また、相互に隣接するガードポスト21とガードポスト22の接続関係については、相互に隣接するガードポスト21,22における第1の索具止着部同士と第2の索具止着部同士を索具で接続した状態(段落0062参照)を適用しているので、一方のガードポスト21を図6(b)中のクロックワイズの方向に揺動させてメインブーム12と平行な状態に倒せば、他方のガードポスト22における第1,第2の索具止着部41,42もメインブーム12の長手方向に沿った方向で一方のガードポスト21における第1,第2の索具止着部34b,35aと同じ向きに変位し、他方のガードポスト22が図7(b)中のクロックワイズの方向に揺動してメインブーム12と平行な状態に倒れることになる。
そして、相互に隣接するガードポスト20,21における第1の索具止着部と第2の索具止着部、および、相互に隣接するガードポスト21,22における第1の索具止着部同士と第2の索具止着部同士は全て索具で接続されているので、メインブーム12の基部側に位置するガードポスト20を1つだけ揺動させて倒せば、例えば、図4に二点鎖線で示すようにして他の全てのガードポスト21,22もメインブーム12と平行な状態に倒れ込み、また、メインブーム12の基部側に位置するガードポスト20を1つだけ揺動させてメインブーム12と垂直な状態に立ち上げれば、他の全てのガードポスト21,22もメインブーム12と垂直な状態に立ち上がることになる。
索具46,47,48,49としては、容易に屈曲を生じる金属ワイヤを利用しているので、ガードポスト21を倒すときの力は図6(b)中でガードポスト21における第1の索具止着部34aを右に向けて引く索具47の引っ張り力によって与えられ、ガードポスト22を倒すときの力は図7(b)中でガードポスト22における第1の索具止着部41を右に向けて引く索具48の引っ張り力によって与えられることになる。
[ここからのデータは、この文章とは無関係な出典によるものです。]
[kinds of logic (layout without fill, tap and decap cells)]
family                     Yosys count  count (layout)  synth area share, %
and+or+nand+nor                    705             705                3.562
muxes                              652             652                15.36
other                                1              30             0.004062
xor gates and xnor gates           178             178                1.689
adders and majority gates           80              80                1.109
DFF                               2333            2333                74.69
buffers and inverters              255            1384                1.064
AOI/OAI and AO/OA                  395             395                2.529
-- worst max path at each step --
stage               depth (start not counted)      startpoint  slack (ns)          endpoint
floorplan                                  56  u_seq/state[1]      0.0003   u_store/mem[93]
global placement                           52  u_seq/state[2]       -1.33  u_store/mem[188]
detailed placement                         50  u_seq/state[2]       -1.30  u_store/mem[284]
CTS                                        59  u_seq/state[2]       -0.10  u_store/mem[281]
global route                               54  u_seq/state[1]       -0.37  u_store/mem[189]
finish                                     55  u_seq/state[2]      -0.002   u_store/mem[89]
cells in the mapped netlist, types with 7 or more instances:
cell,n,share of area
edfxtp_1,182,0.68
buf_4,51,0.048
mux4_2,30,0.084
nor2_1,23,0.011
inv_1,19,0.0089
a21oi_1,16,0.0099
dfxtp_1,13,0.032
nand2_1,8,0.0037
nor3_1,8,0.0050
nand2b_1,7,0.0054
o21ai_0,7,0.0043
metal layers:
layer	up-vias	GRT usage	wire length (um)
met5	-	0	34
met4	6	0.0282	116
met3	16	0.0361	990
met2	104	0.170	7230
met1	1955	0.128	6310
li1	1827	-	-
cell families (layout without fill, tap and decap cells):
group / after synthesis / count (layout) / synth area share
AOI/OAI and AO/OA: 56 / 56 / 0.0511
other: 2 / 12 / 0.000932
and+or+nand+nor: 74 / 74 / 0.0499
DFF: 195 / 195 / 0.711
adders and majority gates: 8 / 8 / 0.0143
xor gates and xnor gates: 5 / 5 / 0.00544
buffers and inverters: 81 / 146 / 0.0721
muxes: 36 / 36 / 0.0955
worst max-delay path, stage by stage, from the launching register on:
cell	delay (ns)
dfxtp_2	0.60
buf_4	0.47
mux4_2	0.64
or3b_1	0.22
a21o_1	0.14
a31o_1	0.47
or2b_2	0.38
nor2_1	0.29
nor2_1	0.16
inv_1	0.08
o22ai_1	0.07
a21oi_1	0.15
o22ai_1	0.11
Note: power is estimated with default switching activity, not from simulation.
<file path="src/logic/sdramPkg.sv">
/* Widths, SDRAM timing, command codes and the shared structs
   for the frame-buffer controller */
`default_nettype none

package sdramPkg;

    // ====================
    // Widths
    // ====================
    localparam int DATA_W     = 16;
    localparam int COL_W      = 8;
    localparam int ROW_W      = 12;
    localparam int BANK_W     = 2;
    localparam int ADDR_W     = COL_W + ROW_W + BANK_W;  // 22-bit word address
    localparam int LEN_W      = 8;
    localparam int FIFO_DEPTH = 512;
    localparam int PTR_W      = $clog2(FIFO_DEPTH);
    localparam int CNT_W      = 10;                      // Holds 0..FIFO_DEPTH

    // ====================
    // Timing in CLK cycles
    // ====================
    localparam int CAS_LAT    = 2;
    localparam int T_RCD      = 2;
    localparam int T_RP       = 2;
    localparam int T_RFC      = 7;
    localparam int REF_PERIOD = 390;
    localparam int INIT_WAIT  = 200;                     // Short power-up wait for sim
    localparam int WAIT_W     = $clog2(INIT_WAIT + 1);
    localparam int REF_W      = $clog2(REF_PERIOD);

    // Command codes in {rasN, casN, weN} bit order
    localparam logic [2:0] CMD_NOP       = 3'b111;
    localparam logic [2:0] CMD_ACTIVE    = 3'b011;
    localparam logic [2:0] CMD_READ      = 3'b101;
    localparam logic [2:0] CMD_WRITE     = 3'b100;
    localparam logic [2:0] CMD_BSTOP     = 3'b110;
    localparam logic [2:0] CMD_PRECHARGE = 3'b010;
    localparam logic [2:0] CMD_REFRESH   = 3'b001;
    localparam logic [2:0] CMD_MODE      = 3'b000;

    // Burst write, normal op, CAS 2, sequential, full page
    localparam logic [ROW_W-1:0] MODE_WORD = {2'b00, 1'b0, 2'b00, 3'(CAS_LAT), 1'b0, 3'b111};
    localparam logic [ROW_W-1:0] PRE_ALL   = ROW_W'(1 << 10);  // A10 selects all banks

    typedef struct packed {
        logic                cke;
        logic                csN;
        logic                rasN;
        logic                casN;
        logic                weN;
        logic [BANK_W-1:0]   ba;
        logic [ROW_W-1:0]    addr;
        logic [DATA_W/8-1:0] dqm;
    } sdramBus;

    typedef struct packed {
        logic [ADDR_W-1:0] startAddr;
        logic [ADDR_W-1:0] maxAddr;
        logic [LEN_W-1:0]  length;
    } portConfig;

    typedef struct packed {
        logic              isWrite;
        logic [ADDR_W-1:0] addr;
        logic [LEN_W-1:0]  length;
    } burstReq;

endpackage

`default_nettype wire

</file>
<file path="src/logic/burstSequencer.sv">
/* SDRAM init, auto-refresh and page-mode burst FSM driving the
   registered command bus, write data and read FIFO strobes */
`timescale 1ns/1ps
`default_nettype none

module burstSequencer
    import sdramPkg::*;
(
    input  wire logic              CLK,
    input  wire logic              RESET_N,
    input  wire burstReq           req,
    input  wire logic              reqValid,
    output logic                   burstDone,
    output sdramBus                sdram,
    output logic [DATA_W-1:0]      dqOut,
    output logic                   dqOe,
    input  wire logic [DATA_W-1:0] wrData,
    output logic                   wrPop,
    input  wire logic [DATA_W-1:0] dqIn,
    output logic                   rdPush,
    output logic [DATA_W-1:0]      rdWord
);

    typedef enum logic [2:0] {INIT, IDLE, REF, ACT, BURST, STOP, CLOSE, PRE} seqPhase;

    seqPhase             phase;
    logic [WAIT_W-1:0]   cnt;          // Wait countdown
    logic [LEN_W-1:0]    beat;
    logic                initDone;
    logic                initRef;      // First init refresh issued
    burstReq             cur;          // Accepted burst
    logic [2:0]          cmd;
    logic [BANK_W-1:0]   busBa;
    logic [ROW_W-1:0]    busAddr;
    logic [DATA_W/8-1:0] busDqm;
    logic [REF_W-1:0]    refTimer;
    logic                refPending;
    logic                refAck;
    logic                accept;
    logic [CAS_LAT+1:0]  rdPipe;       // Read beat delayed to rdWord

    // Address fields
    logic [BANK_W-1:0] reqBank;
    logic [ROW_W-1:0]  reqRow;
    logic [COL_W-1:0]  curCol;

    assign reqBank = req.addr[COL_W+ROW_W +: BANK_W];
    assign reqRow  = req.addr[COL_W +: ROW_W];
    assign curCol  = cur.addr[COL_W-1:0];

    assign refAck = (phase == IDLE) && refPending;          // Refresh beats a request
    assign accept = (phase == IDLE) && !refPending && reqValid && !burstDone;

    // Bus straight from registers
    assign sdram = '{cke: 1'b1, csN: 1'b0, rasN: cmd[2], casN: cmd[1], weN: cmd[0],
                     ba: busBa, addr: busAddr, dqm: busDqm};
    assign wrPop  = (phase == BURST) && cur.isWrite;        // Head lands with WRITE beat
    assign dqOut  = wrData;
    assign rdPush = rdPipe[CAS_LAT+1];

    // ====================
    // Command FSM
    // ====================
    always_ff @(posedge CLK or negedge RESET_N)
    begin
        if (!RESET_N)
        begin
            phase     <= INIT;
            cnt       <= WAIT_W'(INIT_WAIT - 1);
            beat      <= '0;
            initDone  <= 1'b0;
            initRef   <= 1'b0;
            cmd       <= CMD_NOP;
            busBa     <= '0;
            busAddr   <= '0;
            busDqm    <= '1;
            dqOe      <= 1'b0;
            burstDone <= 1'b0;
        end
        else
        begin
            cmd       <= CMD_NOP;       // One-cycle commands
            busDqm    <= '1;
            dqOe      <= 1'b0;
            burstDone <= 1'b0;
            case (phase)
                INIT:
                    if (cnt == '0)
                        phase <= CLOSE;     // Precharge all
                    else
                        cnt <= cnt - 1'b1;
                IDLE:
                    if (refAck)
                    begin
                        cmd   <= CMD_REFRESH;
                        cnt   <= WAIT_W'(T_RFC - 1);
                        phase <= REF;
                    end
                    else if (accept)
                    begin
                        cmd     <= CMD_ACTIVE;
                        busBa   <= reqBank;
                        busAddr <= reqRow;
                        cnt     <= WAIT_W'(T_RCD - 2);
                        phase   <= ACT;
                    end
                ACT:
                    if (cnt == '0)
                    begin
                        beat  <= '0;
                        phase <= BURST;
                    end
                    else
                        cnt <= cnt - 1'b1;
                BURST:
                begin
                    if (beat == '0)
                    begin
                        cmd     <= cur.isWrite ? CMD_WRITE : CMD_READ;
                        busAddr <= ROW_W'(curCol);  // A10 low, no auto precharge
                    end
                    busDqm <= '0;
                    dqOe   <= cur.isWrite;
                    beat   <= beat + 1'b1;
                    if (beat == cur.length - 1'b1)
                        phase <= STOP;
                end
                STOP:
                begin
                    cmd   <= CMD_BSTOP;             // Ends full-page burst
                    phase <= CLOSE;
                end
                CLOSE:
                begin
                    cmd     <= CMD_PRECHARGE;
                    busAddr <= initDone ? '0 : PRE_ALL;
                    cnt     <= WAIT_W'(T_RP - 1);
                    phase   <= PRE;
                end
                PRE:
                    if (cnt != '0)
                        cnt <= cnt - 1'b1;
                    else if (initDone)
                    begin
                        burstDone <= 1'b1;
                        phase     <= IDLE;
                    end
                    else
                    begin
                        cmd   <= CMD_REFRESH;       // First init refresh
                        cnt   <= WAIT_W'(T_RFC - 1);
                        phase <= REF;
                    end
                REF:
                    if (cnt != '0)
                        cnt <= cnt - 1'b1;
                    else if (initDone)
                        phase <= IDLE;
                    else if (!initRef)
                    begin
                        cmd     <= CMD_REFRESH;
                        cnt     <= WAIT_W'(T_RFC - 1);
                        initRef <= 1'b1;
                    end
                    else
                    begin
                        cmd      <= CMD_MODE;
                        busBa    <= '0;
                        busAddr  <= MODE_WORD;
                        cnt      <= WAIT_W'(T_RP - 1);  // Mode-set gap
                        initDone <= 1'b1;
                    end
                default:
                    phase <= IDLE;
            endcase
        end
    end

    // Accepted burst and captured read data
    always_ff @(posedge CLK)
    begin
        if (accept)
            cur <= req;
        rdWord <= dqIn;
    end

    // Read beats reach rdWord CAS_LAT + 2 cycles after issue
    always_ff @(posedge CLK or negedge RESET_N)
    begin
        if (!RESET_N)
            rdPipe <= '0;
        else
            rdPipe <= {rdPipe[CAS_LAT:0], (phase == BURST) && !cur.isWrite};
    end

    // ====================
    // Refresh interval
    // ====================
    always_ff @(posedge CLK or negedge RESET_N)
    begin
        if (!RESET_N)
        begin
            refTimer   <= '0;
            refPending <= 1'b0;
        end
        else
        begin
            if (refTimer == REF_W'(REF_PERIOD - 1))
            begin
                refTimer   <= '0;
                refPending <= 1'b1;     // Held until served
            end
            else
            begin
                refTimer <= refTimer + 1'b1;
                if (refAck)
                    refPending <= 1'b0;
            end
        end
    end

endmodule

`default_nettype wire

</file>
また、ガードポスト21を立ち上げるときの力は図6(b)中でガードポスト21における第2の索具止着部35bを右に向けて引く索具46の引っ張り力によって与えられ、ガードポスト22を立ち上げるときの力は図7(b)中でガードポスト22における第2の索具止着部42を右に向けて引く索具49の引っ張り力によって与えられる。
【0063】
ここでは、一例として、相互に隣接するガードポスト20,21における第1の索具止着部と第2の索具止着部を索具で接続した状態(段落0061参照)とし、且つ、相互に隣接するガードポスト21,22における第1の索具止着部同士と第2の索具止着部同士を索具で接続した状態(段落0062参照)とした構成について説明しているが、相互に隣接するガードポスト20,21における第1の索具止着部同士と第2の索具止着部同士を索具で接続した状態とし、且つ、相互に隣接するガードポスト21,22における第1の索具止着部と第2の索具止着部を索具で接続した状態とした構成を採用してもよい。
そのような構成を採用した場合、メインブーム12の基部側に位置するガードポスト20を揺動させて倒すことによってガードポスト21が図7中でカウンタークロックワイズの方向つまりガードポスト20と同方向に倒れ、ガードポスト22は、前記と同様に図7中でクロックワイズの方向に倒れることになる。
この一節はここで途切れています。